Configuring Hive and Tez

About this task

To configure Hive on Tez, repeat the following steps on each node where you want to configure Hive on Tez. Tez mode for MR jobs is not compatible with all MR jobs, so do not set up the whole cluster to work on Tez.

There is a known issue related to the incomplete removal of previously installed Tez packages. The issue affects platforms on which Tez was installed but later removed using sudo apt-get remove mapr-tez. Because of Ubuntu-specific behavior and Tez source-code issues, the remove command removes Tez only partially in some installations. If this happens, an error is generated when you try to re-install Tez on Ubuntu, as described following in step 1. If you believe your installation might have this issue, you can prevent the error. Before performing the following steps, use the purge command to completely remove all previously installed Tez packages.

Procedure

  1. Install Tez if it is already not installed. To install Tez, run the following command:
    On CentOS / RedHat yum install mapr-tez
    On SLES zypper install mapr-tez
    On Ubuntu apt-get install mapr-tez
    NOTE
    Repeat this step on each node where you want Hive on Tez to be configured.
  2. Create the /apps/tez directory on Data Fabric file system.
    To create, run the following commands:
    hadoop fs -mkdir /apps
    hadoop fs -mkdir /apps/tez
  3. Upload the Tez libraries to the /tez directory on the Data Fabric file system.
    To upload, run the following commands:
    hadoop fs -put /opt/mapr/tez/tez-<version> /apps/tez
    hadoop fs -chmod -R 755 /apps/tez
  4. Verify the upload.
    To verify, run the following command:
    hadoop fs -ls /apps/tez/tez-<version>
  5. Set the Tez environment variables.
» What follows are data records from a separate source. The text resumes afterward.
File: src/rtl/butt_serializer_if.sv
// butt_serializer_if: butterfly-pair input and serial-sample output handshakes
interface butt_serializer_if #(parameter int IN_W = 11);
  logic i_vld, o_rdy, o_vld, i_rdy, o_last;
  logic signed [IN_W-1:0] i_LI, i_LQ, i_RI, i_RQ, o_I, o_Q;
  modport master(output i_vld, i_LI, i_LQ, i_RI, i_RQ, i_rdy, input o_rdy, o_vld, o_I, o_Q, o_last);
  modport slave(input i_vld, i_LI, i_LQ, i_RI, i_RQ, i_rdy, output o_rdy, o_vld, o_I, o_Q, o_last);
endinterface

File: src/rtl/butt_serializer.sv
// butt_serializer: turns HALF butterfly L/R pairs into L0..L(HALF-1), R0..R(HALF-1)
module butt_serializer #(
  parameter int IN_W = 11,
  parameter int STAGE = 0,
  parameter int TOTAL_STAGES = 8
) (
  input logic mclk,
  input logic i_rst_n,
  input logic i_init,
  butt_serializer_if.slave bus
);
  localparam int HALF = 2 ** (TOTAL_STAGES - STAGE - 1);
  localparam int CW = (HALF > 1) ? $clog2(HALF) : 1;
  localparam logic [CW-1:0] LAST = CW'(HALF - 1);
  typedef enum logic {ST_L, ST_R} state_t;
  state_t st;
  logic [CW-1:0] wr_cnt, rd_cnt;
  logic [2*IN_W-1:0] buf_mem [2**CW];
  logic ld, acc, wr_last, rd_last;
  assign ld = ~bus.o_vld | bus.i_rdy;
  assign bus.o_rdy = i_rst_n & (st == ST_L) & ld;
  assign acc = bus.i_vld & bus.o_rdy;
  assign wr_last = wr_cnt == LAST;
  assign rd_last = rd_cnt == LAST;
  // R half of every pair parks here until all L samples have gone out
  always_ff @(posedge mclk)
    if (acc) buf_mem[wr_cnt] <= {bus.i_RI, bus.i_RQ};
  always_ff @(posedge mclk or negedge i_rst_n)
    if (!i_rst_n) begin
      st <= ST_L;
      wr_cnt <= '0;
      rd_cnt <= '0;
      bus.o_vld <= 1'b0;
      bus.o_last <= 1'b0;
      bus.o_I <= '0;
      bus.o_Q <= '0;
    end else if (i_init) begin
      st <= ST_L;
      wr_cnt <= '0;
      rd_cnt <= '0;
      bus.o_vld <= 1'b0;
      bus.o_last <= 1'b0;
    end else if (ld) begin
      if (st == ST_L) begin
        bus.o_vld <= bus.i_vld;
        bus.o_last <= 1'b0;
        if (bus.i_vld) begin
          bus.o_I <= bus.i_LI;
          bus.o_Q <= bus.i_LQ;
          wr_cnt <= wr_last ? '0 : wr_cnt + CW'(1);
          st <= wr_last ? ST_R : ST_L;
        end
      end else begin
        bus.o_vld <= 1'b1;
        {bus.o_I, bus.o_Q} <= buf_mem[rd_cnt];
        bus.o_last <= rd_last;
        rd_cnt <= rd_last ? '0 : rd_cnt + CW'(1);
        st <= rd_last ? ST_L : ST_R;
      end
    end
endmodule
To set, open the /opt/mapr/hive/hive-<version>/conf/hive-env.sh file, add the following lines, and save the file:
    export TEZ_CONF_DIR=/opt/mapr/tez/tez-<version>/conf
    export TEZ_JARS=/opt/mapr/tez/tez-<version>/*:/opt/mapr/tez/tez-<version>/lib/*
    export HADOOP_CLASSPATH=$TEZ_CONF_DIR:$TEZ_JARS:$HADOOP_CLASSPATH
    NOTE
    Repeat this step on each node where you want Hive on Tez to be configured.
  6. Configure Hive for Tez engine. To configure, open the /opt/mapr/hive/hive-<version>/conf/hive-site.xml file, add the following lines, and save the file.
    <property>
      <name>hive.execution.engine</name>
      <value>tez</value>
    </property>
    Add the hive.exec.pre.hooks, hive.exec.post.hooks, and hive.exec.failure.hooks properties with value org.apache.hadoop.hive.ql.hooks.ATSHook to use the Hive queries page in the Tez UI.
    NOTE
    Starting from EEP 7.1.0, the following execution-hooks properties are managed by running configure.sh command with -R option.
    <property>
      <name>hive.exec.pre.hooks</name>
      <value>org.apache.hadoop.hive.ql.hooks.ATSHook</value>
    </property>
    
    <property>
      <name>hive.exec.post.hooks</name>
      <value>org.apache.hadoop.hive.ql.hooks.ATSHook</value>
    </property>
    
    <property>
        <name>hive.exec.failure.hooks</name>
        <value>org.apache.hadoop.hive.ql.hooks.ATSHook</value>
    </property>
    NOTE
    Repeat this step on each node where you want Hive on Tez to be configured.
  7. Run configure.sh with the -R option.
    /opt/mapr/server/configure.sh -R
    NOTE
    Starting in EEP 6.0.1 and later, Tez should be configured by running the $MAPR_HOME/server/configure.sh script with the -R option.
  8. Configure Tez shuffle on a secured cluster:
    Refer to Tez Shuffle to configure SSL encryption on shuffle.